ECAPA-TDNNLite, the small-scale model, is a pivotal innovation of this paper. It effectively reduces computational costs by altering feature mapping sizes, employs separable convolutions, and optimizes the network architecture. The computational savings result in a mere 11.6M FLOPS and an EER (Equal Error Rate) of 3.07% on the Voxceleb1 original test set, showcasing its effectiveness in resource-constrained environments.

Numerical Results and Evaluation

The experimental outcomes provide strong evidence for the efficacy of the proposed asymmetric structure. When comparing the symmetric usage of ECAPA-TDNNLite individually (EER of 3.07%) against its application within the asymmetric structure (EER of 2.31%), there is a substantial relative improvement of 25% in the EER metric. This enhancement is achieved without increasing the computational demands during the verification phase, making the setup ideal for practical, latency-sensitive applications.

The asymmetric configuration also demonstrates improved accuracy metrics such as MinDCF across various Voxceleb1 evaluations, indicating its robustness and reliability over symmetric systems using ECAPA-TDNNLite alone.

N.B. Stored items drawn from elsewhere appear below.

File: flow/run.sh
#!/bin/bash
# the make line also repeats each setting of config.mk as NAME=value (left out here)
make -C /OpenROAD-flow-scripts/flow DESIGN_CONFIG=/design/flow/config.mk WORK_HOME=/design/flow/orfs CLKGATE_MAP_FILE= finish
File: flow/config.mk
export PLATFORM = sky130hd
export DESIGN_NAME = IIR
export DESIGN_NICKNAME = IIR
export VERILOG_FILES = /design/flow/design.v
export SDC_FILE = /design/flow/constraint.sdc
export NUM_CORES = 4
export LEC_CHECK = 0
export CAP_MARGIN = 20
export CORE_MARGIN = 2
export CORE_UTILIZATION = 60
export GPL_TIMING_DRIVEN = 0
export MIN_ROUTING_LAYER = met2
export PLACE_DENSITY_LB_ADDON = 0.16
export SLEW_MARGIN = 20
export TNS_END_PERCENT = 45
File: flow/constraint.sdc
create_clock -name core_clock -period 24.0 [get_ports {clk}]
set_input_delay 4.8000 -clock core_clock [delete_from_list [all_inputs] [get_ports {clk}]]
set_output_delay 4.8000 -clock core_clock [all_outputs]
set_load 0.01 [all_outputs]
File: flow/design.v
module IIR(clk, rst, Start, load, DIn, RAddr, data_done, WEN, Yn, WAddr, Finish);
	parameter n = 16;
	parameter m = 20;
	input clk, rst;
	input Start;
	input data_done;
	input [n-1:0]DIn;
	output WEN, load;
	output Finish;
	output [n-1:0]Yn;
	output [m-1:0]RAddr;
	output [m-1:0]WAddr;
	wire control_state;
	control_FSM control(
		.clk(clk), .rst(rst),
		.start(Start), .data_done(data_done), .load(load), .RAddr(RAddr), .state(control_state)
	);
	datapath dp(
		.clk(clk), .rst(rst),
		.command(control_state), .RAddr(RAddr), .DIn(DIn), .WEN(WEN), .Yn(Yn), .WAddr(WAddr), .finish(Finish)
	);
endmodule
module control_FSM(clk, rst, start, data_done, load, RAddr, state);
	parameter m = 20;
	parameter idle = 1'b0;
	parameter read = 1'b1;
	input clk, rst, start, data_done;
	output load, state;
	output [m-1:0]RAddr;
	reg load, state;
	reg [m-1:0]RAddr;
	reg next_load, next_state;
	reg [m-1:0]next_RAddr;
	always@(*) begin
		next_state = idle;
		next_load = 1'b0;
		next_RAddr = 0;
		case(state)
			idle: begin
				next_state = idle;
				next_RAddr = 0;
				next_load = 1'b0;
				if(start) begin
					next_state = read;
					next_RAddr = 0;
					next_load = 1'b1;
				end
			end
			read: begin
				next_state = read;
				next_RAddr = RAddr + 1;
				next_load = 1'b1;
				if(data_done) begin
					next_state = idle;
					next_RAddr = 0;
					next_load = 1'b0;
				end
			end
		endcase
	end
	always@(posedge clk or posedge rst) begin  
		if(rst)begin
			state <= 1'b0;
			load <= 1'b0;
			RAddr <= {m{1'b0}};
		end else begin
			state <= next_state;
			load <= next_load;
			RAddr <= next_RAddr;
		end
	end
endmodule
module datapath(clk, rst, command, RAddr, DIn, WEN, Yn, WAddr, finish);
	parameter idle = 1'b0;
	parameter write = 1'b1;
	parameter n = 16;
	parameter m = 20;
	input clk, rst, command;
	input [m-1:0]RAddr;
	input [n-1:0]DIn;
	output WEN, finish;
	output [n-1:0]Yn;
	output [m-1:0]WAddr;
	reg WEN, finish, state;
	reg [m-1:0]WAddr;
	reg next_WEN, next_finish, next_state;
	reg [m-1:0]next_WAddr;
	reg [n-1:0]x0, x1, x2, x3, x4, x5;
	reg [n-1:0]y0, y1, y2, y3, y4;
	wire [n-1:0]next_x0, next_x1, next_x2, next_x3, next_x4, next_x5;
	wire [n-1:0]next_y0, next_y1, next_y2, next_y3, next_y4;
	wire [n+6:0]a0, a1, a2, a3, a4, a5, b0, a_all;
	wire [n+8:0]b1, b2, b3, b4, b_all;
	wire [n-1:0]DIn_fix = ~command ? {n{1'b0}} : DIn;
	wire [n-1:0]x0_abs, x1_abs, x2_abs, x3_abs, x4_abs, x5_abs;
	wire [n-1:0]y0_abs, y1_abs, y2_abs, y3_abs, y4_abs;
	assign x0_abs = x0[n-1] ? (~x0 + 1) : x0;
	assign x1_abs = x1[n-1] ? (~x1 + 1) : x1;
	assign x2_abs = x2[n-1] ? (~x2 + 1) : x2;
	assign x3_abs = x3[n-1] ? (~x3 + 1) : x3;
	assign x4_abs = x4[n-1] ? (~x4 + 1) : x4;
	assign x5_abs = x5[n-1] ? (~x5 + 1) : x5;
	assign y0_abs = y0[n-1] ? (~y0 + 1) : y0;
	assign y1_abs = y1[n-1] ? (~y1 + 1) : y1;
	assign y2_abs = y2[n-1] ? (~y2 + 1) : y2;
	assign y3_abs = y3[n-1] ? (~y3 + 1) : y3;
	assign y4_abs = y4[n-1] ? (~y4 + 1) : y4;
	assign a_all = (x0[n-1] ? (~a0 + 1) : a0) +
				   (x1[n-1] ? (~a1 + 1) : a1) +
				   (x2[n-1] ? (~a2 + 1) : a2) +
				   (x3[n-1] ? (~a3 + 1) : a3) +
				   (x4[n-1] ? (~a4 + 1) : a4) +
				   (x5[n-1] ? (~a5 + 1) : a5) +
				   (y0[n-1] ? (~b0 + 1) : b0);
	assign b_all = (y1[n-1] ? b1 : (~b1 + 1)) +
				   (y2[n-1] ? (~b2 + 1) : b2) +
				   (y3[n-1] ? b3 : (~b3 + 1)) +
				   (y4[n-1] ? (~b4 + 1) : b4);
	assign Yn = a_all[n+6:7] + {b_all[n+8], b_all[n+5:7]};
	assign a0 = {x0_abs[n-1],
				( {x0_abs[n-2:0], 7'd0} >> 6 )+
				( {x0_abs[n-2:0], 7'd0} >> 9 )+
				( {x0_abs[n-2:0], 7'd0} >> 10)+
				( {x0_abs[n-2:0], 7'd0} >> 11)+
				( {x0_abs[n-2:0], 7'd0} >> 12)+
				( {x0_abs[n-2:0], 7'd0} >> 13) };
	assign a1 = {x1_abs[n-1],
				( {x1_abs[n-2:0], 7'd0} >> 6 )+
				( {x1_abs[n-2:0], 7'd0} >> 8 )+
				( {x1_abs[n-2:0], 7'd0} >> 10)+
				( {x1_abs[n-2:0], 7'd0} >> 11)+
				( {x1_abs[n-2:0], 7'd0} >> 14) };
	assign a2 = {x2_abs[n-1],
				( {x2_abs[n-2:0], 7'd0} >> 5 )+
				( {x2_abs[n-2:0], 7'd0} >> 8 )+
				( {x2_abs[n-2:0], 7'd0} >> 9 )+
				( {x2_abs[n-2:0], 7'd0} >> 11)+
				( {x2_abs[n-2:0], 7'd0} >> 14) };
	assign a3 = {x3_abs[n-1],
				( {x3_abs[n-2:0], 7'd0} >> 5 )+
				( {x3_abs[n-2:0], 7'd0} >> 8 )+
				( {x3_abs[n-2:0], 7'd0} >> 9 )+
				( {x3_abs[n-2:0], 7'd0} >> 11)+
				( {x3_abs[n-2:0], 7'd0} >> 14) };
	assign a4 = {x4_abs[n-1],
				( {x4_abs[n-2:0], 7'd0} >> 6 )+
				( {x4_abs[n-2:0], 7'd0} >> 8 )+
				( {x4_abs[n-2:0], 7'd0} >> 10)+
				( {x4_abs[n-2:0], 7'd0} >> 11)+
				( {x4_abs[n-2:0], 7'd0} >> 14) };
	assign a5 = {x5_abs[n-1],
				( {x5_abs[n-2:0], 7'd0} >> 6 )+
				( {x5_abs[n-2:0], 7'd0} >> 9 )+
				( {x5_abs[n-2:0], 7'd0} >> 10)+
				( {x5_abs[n-2:0], 7'd0} >> 11)+
				( {x5_abs[n-2:0], 7'd0} >> 12)+
				( {x5_abs[n-2:0], 7'd0} >> 13) };
	assign b0 = {y0_abs[n-1],
				( {y0_abs[n-2:0], 7'd0} >> 2 )+
				( {y0_abs[n-2:0], 7'd0} >> 3 )+
				( {y0_abs[n-2:0], 7'd0} >> 8 )+
				( {y0_abs[n-2:0], 7'd0} >> 11)+
				( {y0_abs[n-2:0], 7'd0} >> 13)+
				( {y0_abs[n-2:0], 7'd0} >> 14) };
	assign b1 = {y1_abs[n-1],
				( {2'd0, y1_abs[n-2:0], 7'd0}      )+
				( {2'd0, y1_abs[n-2:0], 7'd0} >> 1 )+
				( {2'd0, y1_abs[n-2:0], 7'd0} >> 3 )+
				( {2'd0, y1_abs[n-2:0], 7'd0} >> 6 )+
				( {2'd0, y1_abs[n-2:0], 7'd0} >> 7 )+
				( {2'd0, y1_abs[n-2:0], 7'd0} >> 8 )+
				( {2'd0, y1_abs[n-2:0], 7'd0} >> 10)+
				( {2'd0, y1_abs[n-2:0], 7'd0} >> 11)+
				( {2'd0, y1_abs[n-2:0], 7'd0} >> 12)+
				( {2'd0, y1_abs[n-2:0], 7'd0} >> 13) };
	assign b2 = {y2_abs[n-1],
				( {2'd0, y2_abs[n-2:0], 7'd0} << 1 )+
				( {2'd0, y2_abs[n-2:0], 7'd0}      )+
				( {2'd0, y2_abs[n-2:0], 7'd0} >> 2 )+
				( {2'd0, y2_abs[n-2:0], 7'd0} >> 4 )+
				( {2'd0, y2_abs[n-2:0], 7'd0} >> 5 )+
				( {2'd0, y2_abs[n-2:0], 7'd0} >> 6 )+
				( {2'd0, y2_abs[n-2:0], 7'd0} >> 7 )+
				( {2'd0, y2_abs[n-2:0], 7'd0} >> 8 ) };
	assign b3 = {y3_abs[n-1],
				( {2'd0, y3_abs[n-2:0], 7'd0} << 2 )+
				( {2'd0, y3_abs[n-2:0], 7'd0} >> 7 )+
				( {2'd0, y3_abs[n-2:0], 7'd0} >> 9 )+
				( {2'd0, y3_abs[n-2:0], 7'd0} >> 10)+
				( {2'd0, y3_abs[n-2:0], 7'd0} >> 12) };
	assign b4 = {y4_abs[n-1],
				( {2'd0, y4_abs[n-2:0], 7'd0} << 1 )+
				( {2'd0, y4_abs[n-2:0], 7'd0} >> 1 )+
				( {2'd0, y4_abs[n-2:0], 7'd0} >> 2 )+
				( {2'd0, y4_abs[n-2:0], 7'd0} >> 7 )+
				( {2'd0, y4_abs[n-2:0], 7'd0} >> 13)+
				( {2'd0, y4_abs[n-2:0], 7'd0} >> 14) };
	assign next_x0 = x1;
	assign next_x1 = x2;
	assign next_x2 = x3;
	assign next_x3 = x4;
	assign next_x4 = x5;
	assign next_x5 = DIn_fix;
	assign next_y0 = y1;
	assign next_y1 = y2;
	assign next_y2 = y3;
	assign next_y3 = y4;
	assign next_y4 = Yn;
	always@(*) begin
		next_state = idle;
		next_WEN = 1'b0;
		next_finish = 1'b0;
		next_WAddr = {m{1'b0}};
		case(state)
			idle: begin
				next_state = idle;
				next_WEN = 1'b0;
				next_finish = 1'b0;
				next_WAddr = {m{1'b0}};
				if(command) begin
					next_state = write;
					next_WEN = 1'b1;
					next_finish = 1'b0;
					next_WAddr = {m{1'b0}};
				end
			end
			write: begin
				next_state = write;
				next_WEN = 1'b1;
				next_finish = 1'b0;
				next_WAddr = RAddr;
				if(~command) begin
					next_state = idle;
					next_WEN = 1'b0;
					next_finish = 1'b1;
					next_WAddr = {m{1'b0}};
				end
			end
		endcase
	end
	always@(posedge clk or posedge rst) begin  
		if(rst)begin
			state <= 1'b0;
			WEN <= 1'b0;
			finish <= 1'b0;
			WAddr <= {m{1'b0}};
			x0 <= {n{1'b0}};
			x1 <= {n{1'b0}};
			x2 <= {n{1'b0}};
			x3 <= {n{1'b0}};
			x4 <= {n{1'b0}};
			x5 <= {n{1'b0}};
			y0 <= {n{1'b0}};
			y1 <= {n{1'b0}};
			y2 <= {n{1'b0}};
			y3 <= {n{1'b0}};
			y4 <= {n{1'b0}};
		end else begin
			state <= next_state;
			WEN <= next_WEN;
			finish <= next_finish;
			WAddr <= next_WAddr;
			x0 <= next_x0;
			x1 <= next_x1;
			x2 <= next_x2;
			x3 <= next_x3;
			x4 <= next_x4;
			x5 <= next_x5;
			y0 <= next_y0;
			y1 <= next_y1;
			y2 <= next_y2;
			y3 <= next_y3;
			y4 <= next_y4;
		end
	end
endmodule
==> results of run 1 <==
## area by class of cell
cell class	instances	area (sq um)	area share, %
Clock buffer	32	692	1.47
Buffer	71	272	0.577
Multi-Input combinational cell	3896	35900	76.2
Sequential cell	219	5480	11.6
Tap cell	959	1200	2.55
Antenna cell	15	37.5	0.0797
Timing Repair Buffer	81	841	1.79
Inverter	670	2520	5.36
Clock inverter	12	169	0.359
## layer usage
layer	wire (um)	track usage, %	part of all wire, %	vias up
li1	-	-	-	16600
met1	0	-	0	18100
met2	55700	52.3	47	12500
met3	48300	64.5	41	1495
met4	11200	7.84	9.5	94
met5	2420	32.3	2.1	-
## through the flow
stage	hold WS, ns	cells
2_1_floorplan	0.349	4856
5_1_grt	0.383	5941
3_3_place_gp	0.357	5893
4_1_cts	0.371	5940
6_report	0.370	5955
3_5_place_dp	0.357	5896
==> results_dict.tcl, run 1 <==
# implementation run metrics
set metrics [dict create \
    worstPathArrival_ns 15.52 \
    clk_latency_ns 0.60 \
    worstSetupStartpoint "dp.x5[5]" \
    slowest_stage "xor2_1" \
    hold_start "dp.y1[15]" \
    rsz0062_at_grt "no" \
    crit_end "Yn[15]" \
    via_per_inst 8.19 \
    drc 0 \
    post-route-period-util_pct 84.7 \
    clock-root-buffer "clkbuf_16" \
    clock-sinks 219 \
    dpl.hpwl_um 96300 \
    cts_tree "yes" \
    crit_required_ns 19.20 \
    postCtsSetupBuffers 0 \
    outcome "no timing/DRC/antenna violations" \
    warnings 35 \
    synth-simple-area-share_pct 13.4 \
    most_common_cell "inv_1" \
    crit_buf_inv 9 \
    logic_family "adder cells" \
    common_cells "inv_1, ha_1, fa_1" \
    synthTopCellsByArea "fa_1, ha_1, dfrtp_1" \
    crit_top_cell "fa_1" \
    antenna_found_initial 1 \
    areaGrowthSynthToFinish_pct 6.79 \
    skew_ns 0.0286 \
    crit_type "register to primary output" \
    nFillCells 6248 \
    timing.setup.tns_ns 0 \
    die_h_um 275 \
    post-place-ws_ns 4.76 \
    cts_made_buffers 25 \
    dieArea_sq_um 75700 \
    end_kind "primary output" \
    ys_sh_adder_pct 39.2 \
    grt_use_total_pct 46.5 \
    mux_area_share_pct 0.471 \
    routed_wl_um 118000 \
    core_util_floorplan_pct 60.5 \
    startpoint_type "register" \
    timing.final.ws_setup_ns 3.68 \
    cts_hold_buf 0 \
    ioPinCount 79 \
    vias 48800 \
    grt_max_degree 106 \
    hold_path_depth 0 \
    die_x_um 275 \
    finalSetupViolCount 0 \
    synth-seq-cells 219 \
    hold_violations 0 \
    cts_resized 0 \
    worstPathMaxFanout 10 \
    core_sq_um 72800 \
    syn_area_sq_um 44100 \
    fp_nets 5944 \
    yosys-stat-area_sq_um 44100 \
    path_clk_slew_ns 0.06 \
    num_rows 99 \
    min_period_ns 20.32 \
    nets 6052 \
    synthFlopType "dfrtp_1" \
    drt_iter0_drc 9454 \
    synth_top_cell_by_area "fa_1" \
    place_congestion 1.12 \
    max_freq_mhz 49.2 \
    maxSlewViolCount 0 \
    timing_worst_slew_pin_value_ns 1.16 \
    slowest_delay_ns 0.65 \
    r2r_slack_ns 9.56 \
    finish.utilization_pct 64.7 \
    reg2reg_to "dp.y4[15]" \
    cp_top_family "adder cells" \
    min_to "dp.y0[15]" \
    wire_per_inst_um 19.8 \
    syn_avg_cell_area_sq_um 9.08 \
    grt-ovfl-total 0 \
    maxSlewHeadroom_pct 22.0 \
    cp.depth 49 \
    r2r-start "dp.x5[5]" \
    dpl-instance-area_sq_um 46200 \
    h-tree-depth 1 \
    io_buffers 78 \
    syn_inst 4856 \
    drtPass1Iterations 27 \
    rr_worst_depth 48 \
    synth_top_area_share_pct 23.7 \
    aoi_share_pct 14.8 \
    yosys_cells 4856 \
    postSynthSeqShare_pct 12.4 \
    synth-edff-count 0 \
    synth.distinct_cells 96 \
    fin_area_sq_um 47100 \
    xor_area_share_pct 13.3 \
    grt_pass1_vias 53000 \
    synth-async-reset-ratio_pct 100 \
    drtAntennaViolNets 0 \
    cap_violations 0 \
    clock_path_buffers 3 \
    yosysWarnings 2 \
    hold_class "register to register" \
    grt_pass1_wl_um 186000 \
]
==> run 2: changes to the inputs <==
ABC_AREA = 1   (was not set)
CORE_UTILIZATION = 72   (was 60)
CTS_CLUSTER_SIZE = 49   (was not set)
GPL_TIMING_DRIVEN = not set   (was 0)
MAX_ROUTING_LAYER = met4   (was not set)
MIN_ROUTING_LAYER = not set   (was met2)
PLACE_DENSITY_LB_ADDON = 0.01   (was 0.16)
SETUP_SLACK_MARGIN = -0.78   (was not set)
TNS_END_PERCENT = not set   (was 45)
clock period = 13.2 ns   (was 24.0 ns; I/O delays follow)
==> run 2 against run 1 <==
Effect of this change: the layout now fails its checks (setup timing); count of clock-buffer cells in the layout fell by 1; register-to-register slack got worse by 8.8 ns; critical path depth rose by 14; worst hold slack improved by 0.022 ns; wire length rose by 39%; critical endpoint unchanged; largest cell class unchanged; highest routed layer is now met4.
==> results_dict.tcl, run 2 <==
# implementation run metrics
set metrics [dict create \
    rsz0062_at_grt "yes" \
    synth-edff-count 0 \
    drc 0 \
    die_x_um 258 \
    grt_pass1_wl_um 240000 \
    mux_area_share_pct 0 \
    cts_tree "yes" \
    max_freq_mhz 64.1 \
    yosysWarnings 2 \
    post-route-period-util_pct 118 \
    vias 48400 \
    die_h_um 258 \
    so_faults "setup timing" \
    maxSlewHeadroom_pct 32.8 \
    nFillCells 3070 \
    timing.setup.tns_ns -23.34 \
    hold_start "dp.y3[5]" \
    slowest_stage "fa_1" \
    ys_sh_adder_pct 37.2 \
    outcome "finished with violations" \
    clock-sinks 219 \
    cp.depth 63 \
    ioPinCount 79 \
    postSynthSeqShare_pct 11.8 \
    min_to "dp.y2[5]" \
    crit_top_cell "nand2_1" \
    timing.final.ws_setup_ns -2.40 \
    min_period_ns 15.60 \
    dieArea_sq_um 66700 \
    timing_worst_slew_pin_value_ns 1.01 \
    hold_class "register to register" \
    io_buffers 78 \
    worstPathArrival_ns 12.96 \
    cts_made_buffers 25 \
    syn_area_sq_um 46600 \
    drt_iter0_drc 5688 \
    rr_worst_depth 62 \
    nets 8152 \
    warnings 33 \
    crit_required_ns 10.56 \
    post-place-ws_ns -1.37 \
    yosys-stat-area_sq_um 46600 \
    crit_type "register to primary output" \
    end_kind "primary output" \
    synth_top_area_share_pct 22.5 \
    reg2reg_to "dp.y4[15]" \
    grt_pass1_vias 48400 \
    core_sq_um 64200 \
    r2r_slack_ns 0.74 \
    crit_buf_inv 14 \
    r2r-start "dp.x0[1]" \
    whs_ns 0.391 \
    routed_wl_um 163000 \
    clock-root-buffer "clkbuf_16" \
    clk_latency_ns 0.61 \
    common_cells "inv_1, nand2_1, ha_1" \
    path_clk_slew_ns 0.06 \
    syn_avg_cell_area_sq_um 7.63 \
    areaGrowthSynthToFinish_pct 23.1 \
    drtPass1Iterations 10 \
    fp_nets 7191 \
    antenna_found_initial 5 \
    drtAntennaViolNets 0 \
    dpl-instance-area_sq_um 54700 \
    grt-ovfl-total 0 \
    place_congestion 1.03 \
    cap_violations 0 \
    xor_area_share_pct 11.3 \
    via_per_inst 6.09 \
    startpoint_type "register" \
    clock_path_buffers 3 \
    core_util_floorplan_pct 72.5 \
    wire_per_inst_um 20.6 \
    finalSetupViolCount 16 \
    syn_inst 6103 \
    synthTopCellsByArea "fa_1, ha_1, dfrtp_1" \
    synth.distinct_cells 70 \
    stdcell_count 7940 \
    slowest_delay_ns 0.72 \
    grt_max_degree 82 \
    aoi_share_pct 8.01 \
    most_common_cell "inv_1" \
    grt_use_total_pct 46.4 \
    cp_top_family "adder cells" \
    synth-simple-area-share_pct 20.8 \
    synthFlopType "dfrtp_1" \
    maxSlewViolCount 0 \
    crit_end "Yn[15]" \
    synth_top_cell_by_area "fa_1" \
    worstPathMaxFanout 4 \
    fin_area_sq_um 57300 \
    skew_ns 0.0194 \
    dpl.cell_count 7856 \
    yosys_cells 6103 \
    synth-async-reset-ratio_pct 100 \
    dpl.hpwl_um 120000 \
    hold_violations 0 \
    synth-seq-cells 219 \
    logic_family "adder cells" \
    num_rows 93 \
    worstSetupStartpoint "dp.x0[1]" \
    hold_path_depth 0 \
    cts_hold_buf 0 \
    h-tree-depth 1 \
]
==> run 2: layout make-up <==
cell class / instances / area [sq um] / share of cell area (%)
tap: 855 / 1070 / 1.87
multi-input combinational: 4533 / 37500 / 65.4
inverter: 1304 / 4900 / 8.56
timing repair buffer: 981 / 7590 / 13.2
sequential: 219 / 5480 / 9.57
clock inverter: 13 / 105 / 0.183
clock buffer: 31 / 678 / 1.18
antenna: 4 / 10.0 / 0.0175
==> run 2: layer usage <==
| layer | global-route usage [%] | part of all wire [%] |
|---|---|---|
| met3 | 8.70 | 12 |
| met1 | 55.0 | 35 |
| met5 | - | 0 |
| met4 | 23.0 | 7.5 |
| met2 | 76.2 | 46 |
==> run 2: per-stage QoR <==
stage | util (%)
after floorplan | -
after global placement | 85.2
after detailed placement | 85.2
after CTS | 87.8
after global routing | 89.2
final | 89.2
==> run 2: timing repair <==
| item | in CTS | in global routing |
|---|---|---|
| endpoints found under the setup margin | 11 | 12 |
| setup buffers | 32 | 26 |
| resized | 166 | 182 |
| pin swaps | 121 | 106 |
==> run 3: changes to the inputs <==
CELL_PAD_IN_SITES_GLOBAL_PLACEMENT = 0   (was not set)
CTS_CLUSTER_DIAMETER = 272   (was not set)
CTS_CLUSTER_SIZE = not set   (was 49)
GPL_TIMING_DRIVEN = 1   (was not set)
HOLD_SLACK_MARGIN = -0.07   (was not set)
PLACE_DENSITY = 0.64   (was not set)
PLACE_DENSITY_LB_ADDON = not set   (was 0.01)
SETUP_SLACK_MARGIN = 2.86   (was -0.78)
clock period = 9.61 ns   (was 13.2 ns; I/O delays follow)
==> run 3 against run 2 <==
Effect of this change: synthesized area stayed put; synthesized cell count stayed put; the run now fails in clock tree synthesis; die area stayed put.
==> results_dict.tcl, run 3 <==
# collected from the flow reports
set metrics [dict create \
    core_util_floorplan_pct 72.5 \
    syn_avg_cell_area_sq_um 7.63 \
    mux_area_share_pct 0 \
    synth-seq-cells 219 \
    core_sq_um 64200 \
    die_x_um 258 \
    most_common_cell "inv_1" \
    synth-simple-area-share_pct 20.8 \
    die_h_um 258 \
    dpl-instance-area_sq_um 61400 \
    stop_stage "clock tree synthesis" \
    dpl.hpwl_um 163000 \
    yosysWarnings 2 \
    synth_top_cell_by_area "fa_1" \
    ioPinCount 79 \
    synthFlopType "dfrtp_1" \
    common_cells "inv_1, nand2_1, ha_1" \
    dpl.cell_count 8656 \
    logic_family "adder cells" \
    aoi_share_pct 8.01 \
    synth-async-reset-ratio_pct 100 \
    xor_area_share_pct 11.3 \
    syn_inst 6103 \
    dieArea_sq_um 66700 \
    yosys_cells 6103 \
    synth_top_area_share_pct 22.5 \
    fp_nets 7191 \
    syn_area_sq_um 46600 \
    place_congestion 1.09 \
    num_rows 93 \
    synth-edff-count 0 \
    postSynthSeqShare_pct 11.8 \
    synthTopCellsByArea "fa_1, ha_1, dfrtp_1" \
    outcome "did not finish" \
    synth.distinct_cells 70 \
    error "[ERROR DPL-0038] Utilization greater than 100%, impossible to legalize" \
    io_buffers 78 \
    ys_sh_adder_pct 37.2 \
    yosys-stat-area_sq_um 46600 \
]
## run 3: through the flow
| step | worst slack, ns | setup TNS (ns) |
|---|---|---|
| 2_1_floorplan | -2.23 | -19.68 |
| 3_3_place_gp | -3.13 | -41.64 |
| 3_5_place_dp | -4.20 | -62.59 |
==> run 4: changes to the inputs <==
CELL_PAD_IN_SITES_GLOBAL_PLACEMENT = not set   (was 0)
CTS_CLUSTER_DIAMETER = 190   (was 272)
CTS_CLUSTER_SIZE = 83   (was not set)
GPL_TIMING_DRIVEN = not set   (was 1)
HOLD_SLACK_MARGIN = not set   (was -0.07)
PLACE_DENSITY = not set   (was 0.64)
PLACE_DENSITY_LB_ADDON = 0.04   (was not set)
SETUP_SLACK_MARGIN = -0.9   (was 2.86)
TNS_END_PERCENT = 5   (was not set)
clock period = 12.5 ns   (was 9.61 ns; I/O delays follow)
==> run 4 against run 3 <==
Effect of this change: the run fails in global routing; synthesized cell count is the same; die area is the same; synthesized area is the same.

Theoretical and Practical Implications

The introduction of the asymmetric structure has several significant implications. Practically, it allows for the deployment of efficient and high-performance ASV systems on devices with restricted computational capacity. Theoretically, this approach challenges the necessity of symmetric structures in embedding extraction, suggesting that optimal model configurations can vary between enroLLMent and verification stages.

Future research avenues stemming from this work could explore the extension of asymmetric principles to other biometric authentication systems or further refining the network architectures of small-scale models like ECAPA-TDNNLite. Additionally, investigation into the potential of dynamically adapting model scales based on real-time resource availability could yield interesting developments in ASV and other domains.

In conclusion, this paper presents a compelling case for the adoption of asymmetric enroll-verify structures in ASV systems. With its promising results and implications for both theory and application, it sets a foundation for future explorations into efficient biometric verification systems.